Archbishop Njongonkulu Ndungane of Southern Africa named EDS's commencement speaker
Episcopal News Service. March 8, 2007 [030807-07]
Archbishop Njongonkulu Ndungane of Cape Town, Primate of the Anglican Church of Southern Africa, has been named speaker at Episcopal Divinity School's (EDS) 2007 commencement, scheduled for 2 p.m., May 17, at the First Church in Cambridge, Congregational, 11 Garden Street, Cambridge, Massachusetts.
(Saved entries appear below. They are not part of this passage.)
## src/rtl/seq_shift_pkg.sv

```systemverilog
// Shared types and configuration checks for the sequential shifter.
// Rotate support is selected by the SEQ_SHIFT_ROTATE_EN macro in seq_shift_unit.
package seq_shift_pkg;

  typedef enum logic [1:0] {
    OP_SLL  = 2'b00,
    OP_SRL  = 2'b01,
    OP_SRA  = 2'b10,
    OP_ROTR = 2'b11
  } shift_op_e;

  typedef enum logic [1:0] {
    IDLE  = 2'b00,
    SHIFT = 2'b01,
    DONE  = 2'b10
  } state_e;

  // Bit s is set when s is an allowed per-cycle step (1, 2, 4, 8).
  localparam logic [8:0] STEP_LEGAL = 9'b1_0001_0110;

  function automatic bit step_is_legal(input int step);
    logic [3:0] w_idx;
    w_idx = step[3:0];
    return (step >= 1 && step <= 8) ? STEP_LEGAL[w_idx] : 1'b0;
  endfunction

endpackage

```

## src/rtl/seq_shift_unit_shift_step.sv

```systemverilog
// Combinational single-step shifter: shifts i_acc by i_k (0..STEP) using op and fill bit.
module shift_step
  import seq_shift_pkg::*;
#(
  parameter int WIDTH   = 32,
  parameter int SHAMT_W = $clog2(WIDTH)
) (
  input  logic [WIDTH-1:0]   i_acc,
  input  logic [SHAMT_W-1:0] i_k,
  input  shift_op_e          i_op,
  input  logic               i_fill,
  output logic [WIDTH-1:0]   o_shifted
);

  logic [2*WIDTH-1:0] w_ext;

  // NOTE: every always_comb output gets a default first so no path can infer a latch.
  always_comb begin
    w_ext     = '0;
    o_shifted = i_acc;
    case (i_op)
      OP_SLL: o_shifted = i_acc << i_k;
      OP_SRL: o_shifted = i_acc >> i_k;
      OP_SRA: begin
        // Sign fill comes from the captured MSB, not the current accumulator top bit.
        w_ext     = {{WIDTH{i_fill}}, i_acc} >> i_k;
        o_shifted = w_ext[WIDTH-1:0];
      end
      OP_ROTR: begin
        w_ext     = {i_acc, i_acc} >> i_k;
        o_shifted = w_ext[WIDTH-1:0];
      end
      default: o_shifted = i_acc;
    endcase
  end

endmodule

```

## src/rtl/seq_shift_unit.sv

```systemverilog
// Multi-cycle SLL/SRL/SRA shifter, up to STEP bits per clock, start/done handshake.
// Define SEQ_SHIFT_ROTATE_EN to make op=11 a rotate-right; otherwise it is flagged illegal.
module seq_shift_unit
  import seq_shift_pkg::*;
#(
  parameter  int WIDTH   = 32,
  parameter  int STEP    = 1,
  localparam int SHAMT_W = $clog2(WIDTH)
) (
  input  logic               clock,
  input  logic               reset,
  input  logic               start,
  input  logic [1:0]         op,
  input  logic [WIDTH-1:0]   operand,
  input  logic [SHAMT_W-1:0] shamt,
  output logic               busy,
  output logic               done,
  output logic [WIDTH-1:0]   result,
  output logic               op_err
);

  if (!step_is_legal(STEP) || STEP > WIDTH / 2 || WIDTH < 8 ||
      (WIDTH & (WIDTH - 1)) != 0) begin : g_bad_cfg
    $error("seq_shift_unit: illegal WIDTH/STEP combination");
  end

  localparam logic [SHAMT_W-1:0] STEP_K = SHAMT_W'(STEP);

  state_e             r_state;
  logic [WIDTH-1:0]   r_acc;
  logic [SHAMT_W-1:0] r_rem;
  shift_op_e          r_op;
  logic               r_fill;
  logic               r_busy;
  logic               r_done;
  logic               r_op_err;

  shift_op_e          w_op_in;
  logic               w_illegal;
  logic [SHAMT_W-1:0] w_k;
  logic [SHAMT_W-1:0] w_rem_next;
  logic [WIDTH-1:0]   w_shifted;

  assign w_op_in = shift_op_e'(op);

`ifdef SEQ_SHIFT_ROTATE_EN
  assign w_illegal = 1'b0;
`else
  assign w_illegal = (w_op_in == OP_ROTR);
`endif

  assign w_k        = (r_rem > STEP_K) ? STEP_K : r_rem;
  assign w_rem_next = r_rem - w_k;

  shift_step #(
    .WIDTH   (WIDTH),
    .SHAMT_W (SHAMT_W)
  ) u_shift_step (
    .i_acc     (r_acc),
    .i_k       (w_k),
    .i_op      (r_op),
    .i_fill    (r_fill),
    .o_shifted (w_shifted)
  );

  // NOTE: all state uses non-blocking assignments and every register, including the
  // accumulator, is cleared by the asynchronous reset so an aborted shift leaves no residue.
  always_ff @(posedge clock or posedge reset) begin
    if (reset) begin
      r_state  <= IDLE;
      r_acc    <= '0;
      r_rem    <= '0;
      r_op     <= OP_SLL;
      r_fill   <= 1'b0;
      r_busy   <= 1'b0;
      r_done   <= 1'b0;
      r_op_err <= 1'b0;
    end else begin
      case (r_state)
        SHIFT: begin
          r_acc <= w_shifted;
          r_rem <= w_rem_next;
          if (w_rem_next == '0) begin
            r_state <= DONE;
            r_busy  <= 1'b0;
            r_done  <= 1'b1;
          end
        end
        default: begin
          if (start) begin
            r_acc    <= operand;
            r_op     <= w_op_in;
            r_fill   <= operand[WIDTH-1];
            r_op_err <= w_illegal;
            // Illegal ops reuse the zero-shift path so result equals the operand.
            if (w_illegal || shamt == '0) begin
              r_rem   <= '0;
              r_state <= DONE;
              r_busy  <= 1'b0;
              r_done  <= 1'b1;
            end else begin
              r_rem   <= shamt;
              r_state <= SHIFT;
              r_busy  <= 1'b1;
              r_done  <= 1'b0;
            end
          end else begin
            r_state <= IDLE;
            r_busy  <= 1'b0;
            r_done  <= 1'b0;
          end
        end
      endcase
    end
  end

  assign busy   = r_busy;
  assign done   = r_done;
  assign result = r_acc;
  assign op_err = r_op_err;

endmodule

```

## config.mk

```make
export PLATFORM = sky130hd
export DESIGN_NAME = seq_shift_unit
export DESIGN_NICKNAME = d
export VERILOG_FILES = /design/src/rtl/seq_shift_pkg.sv /design/src/rtl/seq_shift_unit_shift_step.sv /design/src/rtl/seq_shift_unit.sv
export SDC_FILE = /design/constraint.sdc
export NUM_CORES = 1
export LEC_CHECK = 0
export CORE_MARGIN = 5
export CORE_UTILIZATION = 45
export DETAILED_ROUTE_END_ITERATION = 10
export PLACE_DENSITY_LB_ADDON = 0.15
export SYNTH_ARGS = -nofsm -noshare
export SYNTH_HDL_FRONTEND = slang
export SYNTH_SLANG_ARGS = --single-unit
```

## constraint.sdc

```tcl
create_clock -name clock -period 2.6 [get_ports clock]
set_input_delay 0.26 -clock clock [delete_from_list [all_inputs] [get_ports clock]]
set_output_delay 0.26 -clock clock [all_outputs]
set_load 0.02 [all_outputs]
```

# Word-level counts from Yosys, hierarchy flattened
# Cells that the tools add are included.
word_totals:
  register_bits: 45
  in_bits: 42
  out_inout_bits: 35
  wordCells: 46
op_classes:
  addsub: 1
  order_cmp: 1
  eq_ne: 6
  shift: 4
  mux: 19
  bitwise_logic: 1
  n_reduce_logical: 6
ops:
  columns: ["operator", "n"]
  rows:
  - ["one-hot mux 32 bit (4 select lines)", 1]
  - ["right shift 64 x 5 -> 32 bit", 2]
  - ["2-to-1 mux 32 bit", 2]
  - ["<< shifter 32 x 5 -> 32 bit", 1]
  - ["right shift 32 x 5 -> 32 bit", 1]
  - ["2-to-1 mux 5 bit", 4]
  - ["logical NOT 5 bit", 2]
  - ["2-to-1 mux 1 bit", 8]
  - ["2-to-1 mux 2 bit", 4]
  - ["equality test 2 bit, second input constant", 3]
  - ["> comparator 5 x 1 -> 1 bit, second input constant", 1]
  - ["subtractor 5 bit", 1]
  - ["equality test 2 x 1 -> 1 bit, second input constant", 2]
  - ["logical NOT 2 bit", 1]
  - ["!= test 2 bit, second input constant", 1]
  - ["AND reduction 2 bit", 1]
  - ["nonzero test 2 bit", 1]
  - ["logical OR 1 bit", 1]
  - ["NOT 1 bit", 1]

# Depth between registers and ports, before layout
logic_depth:
  depth_word: 6
  depth_mapped: 7
  ltp_nobuf: 7

# Cells and area by module
# A second synthesis with hierarchy kept.
hier_totals:
  hier_cells: 866
  area_unflattened_um2: 7582.3
by_module_without_submodules:
  columns: ["mod", "instances", "cells_each", "area_each_um2", "seq_area_each_um2"]
  rows:
  - ["shift_step", 1, 652, 5494.0, 0.0]
  - ["seq_shift_unit", 1, 214, 2088.3, 1076.0]

# Worst setup path before layout
# OpenSTA, ideal clock, no wires.
synth_path:
  kind: "reg2reg"
  from: "register r_rem[1]"
  to: "register r_busy (netlist: busy)"
  setup_ns: 0.141
  arrival_time_ns: 1.869
  required_ns: 2.459
  setup_slack_ns: 0.590
  path_stages_with_launch: 8
  n_path_buf: 0
  synth_period_minus_slack_ns: 2.010
  cell_sequence: "dfrtp_1 -> or4_4 -> or2b_1 -> ha_1 -> nor3b_1 -> o21ai_0 -> a2111oi_2 -> o22ai_1"
synth_via:
  elab_chain_len: 5
synth_lines:
  columns: ["element", "line", "source"]
  rows:
  - ["start, declared", "seq_shift_unit.sv:31", "logic [SHAMT_W-1:0] r_rem;"]
  - ["start signal, assigned", "seq_shift_unit.sv:82", "r_rem <= w_rem_next;"]
  - ["start signal, assigned", "seq_shift_unit.sv:102", "r_rem <= shamt;"]
  - ["> comparator 5 x 1 -> 1 bit", "seq_shift_unit.sv:52", "assign w_k = (r_rem > STEP_K) ? STEP_K : r_rem;"]
  - ["2-to-1 mux 5 bit", "seq_shift_unit.sv:52", null]
  - ["subtractor 5 bit (*)", "seq_shift_unit.sv:53", "assign w_rem_next = r_rem - w_k;"]
  - ["logical NOT 5 bit (*)", "seq_shift_unit.sv:83", "if (w_rem_next == '0) begin"]
  - ["!= test 2 bit (no source line) (*)", null, null]
  - ["end signal, assigned", "seq_shift_unit.sv:85", "r_busy <= 1'b0;"]
  - ["end signal, assigned", "seq_shift_unit.sv:99", "r_busy <= 1'b0;"]
  - ["end signal, assigned", "seq_shift_unit.sv:104", "r_busy <= 1'b1;"]
  - ["end, declared", "seq_shift_unit.sv:34", "logic r_busy;"]
# Mark *: on every way between the ends. The rest lies on a longest branch, timed or not.
# A chain may end at the register's enable or synchronous reset.

# Worst setup path in the final report
# Ends and elaborated chain as after synthesis.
In making the announcement, Bishop Steven Charleston, president and dean of EDS, said Ndungane's role as an outspoken advocate against injustice, inadequate education, economic oppression, and violence both in Southern Africa and across the world, made him an obvious choice.
"Our faculty and trustees were unanimous in recommending Archbishop Ndungane as EDS's 2007 commencement speaker," said Charleston. "His work related to the Millennium Development Goals serves as a powerful example of someone who is living into God's mission of justice, compassion, and reconciliation."
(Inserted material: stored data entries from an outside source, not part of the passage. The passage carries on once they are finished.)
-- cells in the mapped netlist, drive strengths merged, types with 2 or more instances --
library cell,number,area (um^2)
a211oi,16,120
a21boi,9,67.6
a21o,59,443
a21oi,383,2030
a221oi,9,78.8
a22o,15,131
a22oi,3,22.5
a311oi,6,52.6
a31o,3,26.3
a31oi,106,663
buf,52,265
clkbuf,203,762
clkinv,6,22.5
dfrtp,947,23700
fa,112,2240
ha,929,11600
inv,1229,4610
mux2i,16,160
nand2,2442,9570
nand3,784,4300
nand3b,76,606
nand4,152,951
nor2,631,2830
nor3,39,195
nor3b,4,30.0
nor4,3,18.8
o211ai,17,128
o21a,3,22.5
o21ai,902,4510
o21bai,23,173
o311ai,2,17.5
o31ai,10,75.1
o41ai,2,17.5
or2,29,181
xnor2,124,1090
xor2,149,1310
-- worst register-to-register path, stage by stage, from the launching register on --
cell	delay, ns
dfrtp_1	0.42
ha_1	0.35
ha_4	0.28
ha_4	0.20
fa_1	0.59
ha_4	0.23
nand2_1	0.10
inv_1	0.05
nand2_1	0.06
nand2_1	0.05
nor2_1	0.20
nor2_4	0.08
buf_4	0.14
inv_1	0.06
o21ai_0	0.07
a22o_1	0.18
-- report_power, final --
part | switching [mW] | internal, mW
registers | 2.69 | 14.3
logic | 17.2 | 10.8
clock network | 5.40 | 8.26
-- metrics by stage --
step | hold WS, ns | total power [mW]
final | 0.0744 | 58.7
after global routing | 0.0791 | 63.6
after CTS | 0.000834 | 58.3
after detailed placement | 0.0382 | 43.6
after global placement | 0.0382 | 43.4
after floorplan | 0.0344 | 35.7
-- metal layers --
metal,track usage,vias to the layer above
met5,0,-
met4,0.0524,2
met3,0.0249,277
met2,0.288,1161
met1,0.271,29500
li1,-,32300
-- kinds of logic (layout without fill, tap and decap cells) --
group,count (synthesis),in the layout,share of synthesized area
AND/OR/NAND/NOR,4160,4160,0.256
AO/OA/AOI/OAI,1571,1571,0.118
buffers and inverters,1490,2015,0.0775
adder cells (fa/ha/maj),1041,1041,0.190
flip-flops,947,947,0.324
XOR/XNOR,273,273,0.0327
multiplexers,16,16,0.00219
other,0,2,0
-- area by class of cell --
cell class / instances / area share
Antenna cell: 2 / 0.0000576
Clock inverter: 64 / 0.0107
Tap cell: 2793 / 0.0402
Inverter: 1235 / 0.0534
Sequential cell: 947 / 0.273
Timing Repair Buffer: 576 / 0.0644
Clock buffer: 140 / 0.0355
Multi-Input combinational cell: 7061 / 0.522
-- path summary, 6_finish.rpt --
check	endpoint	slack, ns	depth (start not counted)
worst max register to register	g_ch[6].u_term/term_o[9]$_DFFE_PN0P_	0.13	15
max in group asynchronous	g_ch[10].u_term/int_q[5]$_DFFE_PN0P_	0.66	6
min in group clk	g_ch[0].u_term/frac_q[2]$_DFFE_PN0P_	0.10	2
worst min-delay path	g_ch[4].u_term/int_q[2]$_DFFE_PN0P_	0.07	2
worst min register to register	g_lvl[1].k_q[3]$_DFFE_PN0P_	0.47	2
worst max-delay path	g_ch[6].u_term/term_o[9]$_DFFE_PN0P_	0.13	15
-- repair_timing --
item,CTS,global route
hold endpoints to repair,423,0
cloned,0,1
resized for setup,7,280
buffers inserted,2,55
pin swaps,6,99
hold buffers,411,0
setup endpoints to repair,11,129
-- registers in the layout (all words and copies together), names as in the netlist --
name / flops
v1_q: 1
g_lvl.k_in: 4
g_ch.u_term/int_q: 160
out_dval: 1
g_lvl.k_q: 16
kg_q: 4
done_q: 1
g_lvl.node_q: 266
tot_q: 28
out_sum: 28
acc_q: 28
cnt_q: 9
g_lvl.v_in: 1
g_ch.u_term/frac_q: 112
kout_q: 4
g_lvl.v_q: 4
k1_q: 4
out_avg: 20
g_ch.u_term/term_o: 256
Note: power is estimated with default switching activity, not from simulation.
Ndungane was elected Primate of the Anglican Church of Southern Africa in 1996. He has been a leader in the campaign to control the HIV/AIDS epidemic in Africa and has called for debt relief for impoverished nations. In the fall of 2004, he spoke at the United Nations to launch the Micah Challenge, an international Christian movement to cut world poverty in half by 2015.
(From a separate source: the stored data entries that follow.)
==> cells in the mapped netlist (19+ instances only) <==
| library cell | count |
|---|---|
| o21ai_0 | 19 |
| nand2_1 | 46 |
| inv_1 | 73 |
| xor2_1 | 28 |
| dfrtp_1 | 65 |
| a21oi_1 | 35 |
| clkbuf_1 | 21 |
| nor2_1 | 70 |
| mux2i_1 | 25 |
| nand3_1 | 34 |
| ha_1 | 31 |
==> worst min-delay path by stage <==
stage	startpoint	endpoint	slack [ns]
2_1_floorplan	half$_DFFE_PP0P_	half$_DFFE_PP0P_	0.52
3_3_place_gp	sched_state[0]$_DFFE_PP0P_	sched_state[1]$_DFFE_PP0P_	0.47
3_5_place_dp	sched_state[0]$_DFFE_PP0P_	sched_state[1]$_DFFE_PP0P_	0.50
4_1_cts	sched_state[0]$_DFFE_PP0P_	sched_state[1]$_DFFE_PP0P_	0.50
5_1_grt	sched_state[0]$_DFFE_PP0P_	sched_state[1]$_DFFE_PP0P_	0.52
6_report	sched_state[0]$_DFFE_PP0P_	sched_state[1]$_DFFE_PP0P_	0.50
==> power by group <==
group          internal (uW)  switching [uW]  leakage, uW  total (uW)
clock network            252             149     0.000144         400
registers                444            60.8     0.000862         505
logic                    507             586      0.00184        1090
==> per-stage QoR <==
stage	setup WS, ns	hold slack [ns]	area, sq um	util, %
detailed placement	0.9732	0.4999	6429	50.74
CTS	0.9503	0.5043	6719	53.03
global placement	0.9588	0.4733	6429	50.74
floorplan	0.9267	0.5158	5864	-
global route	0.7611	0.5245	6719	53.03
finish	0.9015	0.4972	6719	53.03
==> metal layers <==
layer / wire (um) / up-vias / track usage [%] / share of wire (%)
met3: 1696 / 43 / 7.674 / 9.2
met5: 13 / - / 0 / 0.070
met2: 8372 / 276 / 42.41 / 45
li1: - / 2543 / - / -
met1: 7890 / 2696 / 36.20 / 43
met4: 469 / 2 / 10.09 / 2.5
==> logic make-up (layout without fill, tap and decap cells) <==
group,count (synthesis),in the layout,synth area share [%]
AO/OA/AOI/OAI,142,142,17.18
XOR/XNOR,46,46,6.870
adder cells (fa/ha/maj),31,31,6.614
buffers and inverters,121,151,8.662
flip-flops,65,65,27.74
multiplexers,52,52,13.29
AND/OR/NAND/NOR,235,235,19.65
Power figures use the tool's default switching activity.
A fourth-generation Anglican priest, Ndungane decided to enter the ministry in the early 1960s while serving a three-year sentence as a political prisoner on the notorious Robben Island in Cape Town. He was ordained in 1974 in the Diocese of Cape Town and has a BDiv and MTh from King's College, London. Before his appointment as archbishop, he served as Bishop of Kimberley and Kuruman in South Africa.